= Dark River, Minnesota =

Unorganized territory of Saint Louis County, Minnesota, United States

Dark River is an unorganized territory in Saint Louis County, Minnesota, United States, located north of Chisholm and Balkan Township. The population was 68 at the 2000 census.

==Geography==
According to the United States Census Bureau, the unorganized territory has a total area of 38.0 square miles (98.4 km^{2}), of which 37.9 square miles (98.3 km^{2}) is land and 0.04 square mile (0.1 km^{2}) (0.11%) is water.

==Demographics==
At the 2000 United States census there were 68 people, 22 households, and 21 families living in the unorganized territory. The population density was 1.8 PD/sqmi. There were 39 housing units at an average density of 1.0 /sqmi. The racial makeup was 92.65% White, 1.47% from other races, and 5.88% from two or more races. Hispanic or Latino of any race were 13.24%.

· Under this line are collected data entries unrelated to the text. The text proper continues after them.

`src/rtl/imd_pkg.sv`:
```
// shared types and constants for the integer matrix determinant block
`timescale 1ns / 1ps
`default_nettype none

package imd_pkg;

    // width of the determinant result and of every stored minor
    localparam int DET_BITS = 50;

    // width of the matrix size register
    localparam int SIZE_BITS = 3;

    // commands from the sequencer to the datapath
    typedef struct packed {
        logic elem_wr;     // store the transferred element
        logic acc_clear;   // zero the accumulator
        logic term_valid;  // issued column belongs to the current minor
        logic term_sign;   // subtract this term
        logic minor_wr;    // save the accumulator as the current minor
        logic out_load;    // move the accumulator into the output register
    } t_dp_cmd;

endpackage

`default_nettype wire

```
`src/rtl/imd_datapath.sv`:
```
// datapath: element store, minor store, shared multiplier and accumulator
`timescale 1ns / 1ps
`default_nettype none

module imd_datapath import imd_pkg::*; #(
    parameter int MAX_ORDER    = 4,
    parameter int ELEMENT_BITS = 12
) (
    input  wire                                            i_clk,
    input  wire                                            i_rst_n,
    input  t_dp_cmd                                        i_cmd,
    input  wire [((MAX_ORDER*MAX_ORDER > 1) ? $clog2(MAX_ORDER*MAX_ORDER) : 1)-1:0] i_elem_wr_addr,
    input  wire [((MAX_ORDER*MAX_ORDER > 1) ? $clog2(MAX_ORDER*MAX_ORDER) : 1)-1:0] i_elem_rd_addr,
    input  wire signed [ELEMENT_BITS-1:0]                  i_element_value,
    input  wire [MAX_ORDER-1:0]                            i_minor_rd_addr,
    input  wire [MAX_ORDER-1:0]                            i_minor_wr_addr,
    output logic signed [DET_BITS-1:0]                     o_determinant
);

    localparam int STORE_DEPTH = MAX_ORDER * MAX_ORDER;
    localparam int MINOR_DEPTH = 1 << MAX_ORDER;

    logic signed [ELEMENT_BITS-1:0] r_elem_mem [STORE_DEPTH];
    logic signed [DET_BITS-1:0]     r_minor_mem [MINOR_DEPTH];

    // read stage
    logic signed [ELEMENT_BITS-1:0] r_elem_rd;
    logic signed [DET_BITS-1:0]     r_minor_rd;
    logic                           r_s1_valid;
    logic                           r_s1_sign;
    logic                           r_s1_base;

    // multiply stage
    logic signed [DET_BITS-1:0]     r_prod;
    logic                           r_s2_valid;
    logic                           r_s2_sign;

    logic signed [DET_BITS-1:0]     r_acc;
    logic signed [DET_BITS-1:0]     r_out;

    logic signed [DET_BITS-1:0]              w_minor_op;
    logic signed [ELEMENT_BITS+DET_BITS-1:0] w_prod_full;

    // element store: written on input transfers, read during expansion
    always_ff @(posedge i_clk) begin
        if (i_cmd.elem_wr) begin
            r_elem_mem[i_elem_wr_addr] <= i_element_value;
        end
        r_elem_rd <= r_elem_mem[i_elem_rd_addr];
    end

    // minor store indexed by the column set of the minor
    always_ff @(posedge i_clk) begin
        if (i_cmd.minor_wr) begin
            r_minor_mem[i_minor_wr_addr] <= r_acc;
        end
        r_minor_rd <= r_minor_mem[i_minor_rd_addr];
        r_s1_sign  <= i_cmd.term_sign;
        r_s1_base  <= (i_minor_rd_addr == '0);
    end

    // the empty minor has determinant one
    assign w_minor_op  = r_s1_base ? DET_BITS'(1) : r_minor_rd;
    assign w_prod_full = r_elem_rd * w_minor_op;

    always_ff @(posedge i_clk) begin
        r_prod    <= w_prod_full[DET_BITS-1:0];
        r_s2_sign <= r_s1_sign;
    end

    always_ff @(posedge i_clk) begin
        if (!i_rst_n) begin
            r_s1_valid <= 1'b0;
            r_s2_valid <= 1'b0;
        end else begin
            r_s1_valid <= i_cmd.term_valid;
            r_s2_valid <= r_s1_valid;
        end
    end

    always_ff @(posedge i_clk) begin
        if (i_cmd.acc_clear) begin
            r_acc <= '0;
        end else if (r_s2_valid) begin
            if (r_s2_sign) begin
                r_acc <= r_acc - r_prod;
            end else begin
                r_acc <= r_acc + r_prod;
            end
        end
    end

    always_ff @(posedge i_clk) begin
        if (i_cmd.out_load) begin
            r_out <= r_acc;
        end
    end

    assign o_determinant = r_out;

endmodule

`default_nettype wire

```
`src/rtl/imd_ctrl.sv`:
```
// sequencer: load counter, size register and expansion control
`timescale 1ns / 1ps
`default_nettype none

module imd_ctrl import imd_pkg::*; #(
    parameter int MAX_ORDER = 4
) (
    input  wire                                            i_clk,
    input  wire                                            i_rst_n,
    input  wire                                            i_cfg_wr_en,
    input  wire [SIZE_BITS-1:0]                            i_cfg_wr_data,
    input  wire                                            i_in_valid,
    output logic                                           o_in_stall,
    output logic                                           o_out_valid,
    input  wire                                            i_out_stall,
    output t_dp_cmd                                        o_cmd,
    output logic [((MAX_ORDER*MAX_ORDER > 1) ? $clog2(MAX_ORDER*MAX_ORDER) : 1)-1:0] o_elem_wr_addr,
    output logic [((MAX_ORDER*MAX_ORDER > 1) ? $clog2(MAX_ORDER*MAX_ORDER) : 1)-1:0] o_elem_rd_addr,
    output logic [MAX_ORDER-1:0]                           o_minor_rd_addr,
    output logic [MAX_ORDER-1:0]                           o_minor_wr_addr
);

    localparam int STORE_DEPTH = MAX_ORDER * MAX_ORDER;
    localparam int ADDR_W      = (STORE_DEPTH > 1) ? $clog2(STORE_DEPTH) : 1;
    localparam int CNT_W       = $clog2(STORE_DEPTH + 1);
    localparam int ORD_W       = $clog2(MAX_ORDER + 1);
    localparam int COL_W       = (MAX_ORDER > 1) ? $clog2(MAX_ORDER) : 1;

    localparam logic [2:0] S_LOAD   = 3'd0;
    localparam logic [2:0] S_ISSUE  = 3'd1;
    localparam logic [2:0] S_DRAIN  = 3'd2;
    localparam logic [2:0] S_WRITE  = 3'd3;
    localparam logic [2:0] S_FINISH = 3'd4;

    logic [2:0]           r_state, n_state;
    logic [SIZE_BITS-1:0] r_size;
    logic [CNT_W-1:0]     r_count, n_count;
    logic [MAX_ORDER-1:0] r_mask, n_mask;
    logic [COL_W-1:0]     r_col, n_col;
    logic                 r_drain, n_drain;
    logic                 r_out_valid, n_out_valid;

    logic [ORD_W-1:0]     w_order;
    logic [ORD_W-1:0]     w_pop;
    logic [ORD_W-1:0]     w_low_pop;
    logic [ORD_W-1:0]     w_row;
    logic [MAX_ORDER-1:0] w_full;
    logic [CNT_W-1:0]     w_total;
    logic [CNT_W-1:0]     w_count_inc;
    logic                 w_in_xfer;
    logic                 w_col_last;
    logic                 w_mask_last;
    logic                 w_out_free;
    t_dp_cmd              w_cmd;

    // order in force, clamped into 1..MAX_ORDER
    always_comb begin
        if (r_size == '0) begin
            w_order = ORD_W'(1);
        end else if (int'(r_size) > MAX_ORDER) begin
            w_order = ORD_W'(MAX_ORDER);
        end else begin
            w_order = ORD_W'(r_size);
        end
    end

    // set size, set bits below the column, full column set
    always_comb begin
        w_pop     = '0;
        w_low_pop = '0;
        for (int i = 0; i < MAX_ORDER; i++) begin
            w_pop = w_pop + ORD_W'(r_mask[i]);
            if (i < int'(r_col)) begin
                w_low_pop = w_low_pop + ORD_W'(r_mask[i]);
            end
            w_full[i] = (i < int'(w_order));
        end
    end

    assign w_row       = w_order - w_pop;
    assign w_total     = CNT_W'(int'(w_order) * int'(w_order));
    assign w_count_inc = r_count + CNT_W'(1);
    assign w_in_xfer   = i_in_valid && !o_in_stall;
    assign w_col_last  = (int'(r_col) == int'(w_order) - 1);
    assign w_mask_last = (r_mask == w_full);
    assign w_out_free  = !r_out_valid || !i_out_stall;

    assign o_elem_wr_addr  = r_count[ADDR_W-1:0];
    assign o_elem_rd_addr  = ADDR_W'(int'(w_row) * int'(w_order) + int'(r_col));
    assign o_minor_rd_addr = r_mask & ~(MAX_ORDER'(1) << r_col);
    assign o_minor_wr_addr = r_mask;

    always_comb begin
        n_state     = r_state;
        n_count     = r_count;
        n_mask      = r_mask;
        n_col       = r_col;
        n_drain     = r_drain;
        n_out_valid = r_out_valid;
        w_cmd       = '0;

        if (r_out_valid && !i_out_stall) begin
            n_out_valid = 1'b0;
        end

        unique case (r_state)
            S_LOAD: begin
                if (w_in_xfer) begin
                    w_cmd.elem_wr = 1'b1;
                    if (w_count_inc >= w_total) begin
                        n_count       = '0;
                        n_mask        = MAX_ORDER'(1);
                        n_col         = '0;
                        w_cmd.acc_clear = 1'b1;
                        n_state       = S_ISSUE;
                    end else begin
                        n_count = w_count_inc;
                    end
                end
            end
            S_ISSUE: begin
                w_cmd.term_valid = r_mask[r_col];
                w_cmd.term_sign  = w_low_pop[0];
                if (w_col_last) begin
                    n_drain = 1'b0;
                    n_state = S_DRAIN;
                end else begin
                    n_col = r_col + COL_W'(1);
                end
            end
            S_DRAIN: begin
                n_drain = 1'b1;
                if (r_drain) begin
                    n_state = w_mask_last ? S_FINISH : S_WRITE;
                end
            end
            S_WRITE: begin
                w_cmd.minor_wr  = 1'b1;
                w_cmd.acc_clear = 1'b1;
                n_mask          = r_mask + MAX_ORDER'(1);
                n_col           = '0;
                n_state         = S_ISSUE;
            end
            S_FINISH: begin
                if (w_out_free) begin
                    w_cmd.out_load = 1'b1;
                    n_out_valid    = 1'b1;
                    n_state        = S_LOAD;
                end
            end
            default: begin
                n_state = S_LOAD;
            end
        endcase
    end

    always_ff @(posedge i_clk) begin
        if (!i_rst_n) begin
            r_state     <= S_LOAD;
            r_size      <= SIZE_BITS'(4);
            r_count     <= '0;
            r_mask      <= '0;
            r_col       <= '0;
            r_drain     <= 1'b0;
            r_out_valid <= 1'b0;
        end else begin
            r_state     <= n_state;
            r_count     <= n_count;
            r_mask      <= n_mask;
            r_col       <= n_col;
            r_drain     <= n_drain;
            r_out_valid <= n_out_valid;
            if (i_cfg_wr_en) begin
                r_size <= i_cfg_wr_data;
            end
        end
    end

    assign o_in_stall  = (r_state != S_LOAD);
    assign o_out_valid = r_out_valid;
    assign o_cmd       = w_cmd;

endmodule

`default_nettype wire

```
`src/rtl/integer_matrix_determinant.sv`:
```
// top level of the integer matrix determinant block
`timescale 1ns / 1ps
`default_nettype none

// channel   | valid       | stall        | payload
// ----------+-------------+--------------+-------------------------------------
// input     | i_in_valid  | o_in_stall   | i_element_value (row-major element)
// output    | o_out_valid | i_out_stall  | o_determinant (exact determinant)
// config    | i_cfg_wr_en | -            | i_cfg_wr_data (matrix order)
//
// loading accepts one element transfer per cycle, no gap between elements
// after the last element of an order-n matrix the expansion makes
// one pass per column subset through the single shared multiplier,
// with n issue slots plus drain and write-back
// input stalls from the last element until the result enters the output register
// a result waiting on i_out_stall does not block loading of the next matrix
// reset sets the order to 4 and empties the load counter and output; stores keep contents

module integer_matrix_determinant import imd_pkg::*; #(
    parameter int MAX_ORDER    = 4,
    parameter int ELEMENT_BITS = 12
) (
    input  wire                           i_clk,
    input  wire                           i_rst_n,
    // configuration write
    input  wire                           i_cfg_wr_en,
    input  wire [SIZE_BITS-1:0]           i_cfg_wr_data,
    // element input
    input  wire                           i_in_valid,
    output logic                          o_in_stall,
    input  wire signed [ELEMENT_BITS-1:0] i_element_value,
    // determinant output
    output logic                          o_out_valid,
    input  wire                           i_out_stall,
    output logic signed [DET_BITS-1:0]    o_determinant
);

    localparam int STORE_DEPTH = MAX_ORDER * MAX_ORDER;
    localparam int ADDR_W      = (STORE_DEPTH > 1) ? $clog2(STORE_DEPTH) : 1;

    t_dp_cmd              w_cmd;
    logic [ADDR_W-1:0]    w_elem_wr_addr;
    logic [ADDR_W-1:0]    w_elem_rd_addr;
    logic [MAX_ORDER-1:0] w_minor_rd_addr;
    logic [MAX_ORDER-1:0] w_minor_wr_addr;

    // sequencer: walks column subsets in increasing order so every
    // smaller minor is already stored when a larger one needs it
    imd_ctrl #(
        .MAX_ORDER (MAX_ORDER)
    ) u_ctrl (
        .i_clk           (i_clk),
        .i_rst_n         (i_rst_n),
        .i_cfg_wr_en     (i_cfg_wr_en),
        .i_cfg_wr_data   (i_cfg_wr_data),
        .i_in_valid      (i_in_valid),
        .o_in_stall      (o_in_stall),
        .o_out_valid     (o_out_valid),
        .i_out_stall     (i_out_stall),
        .o_cmd           (w_cmd),
        .o_elem_wr_addr  (w_elem_wr_addr),
        .o_elem_rd_addr  (w_elem_rd_addr),
        .o_minor_rd_addr (w_minor_rd_addr),
        .o_minor_wr_addr (w_minor_wr_addr)
    );

    // datapath: each term is element times stored minor, summed with
    // alternating sign into the minor of the next larger column set
    imd_datapath #(
        .MAX_ORDER    (MAX_ORDER),
        .ELEMENT_BITS (ELEMENT_BITS)
    ) u_datapath (
        .i_clk           (i_clk),
        .i_rst_n         (i_rst_n),
        .i_cmd           (w_cmd),
        .i_elem_wr_addr  (w_elem_wr_addr),
        .i_elem_rd_addr  (w_elem_rd_addr),
        .i_element_value (i_element_value),
        .i_minor_rd_addr (w_minor_rd_addr),
        .i_minor_wr_addr (w_minor_wr_addr),
        .o_determinant   (o_determinant)
    );

endmodule

`default_nettype wire
```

Of the 22 households 31.8% had children under the age of 18 living with them, 86.4% were married couples living together, and 4.5% were non-families. 4.5% of households were one person and none had someone living alone who was 65 or older. The average household size was 3.09 and the average family size was 3.14.

The age distribution was 29.4% under the age of 18, 5.9% from 18 to 24, 29.4% from 25 to 44, 25.0% from 45 to 64, and 10.3% 65 or older. The median age was 38 years. For every 100 females, there were 126.7 males. For every 100 females age 18 and over, there were 108.7 males.

The median household income was $29,107 and the median family income was $29,107. Males had a median income of $28,750 versus $0 for females. The per capita income for the unorganized territory was $10,984. None of the population or the families were below the poverty line.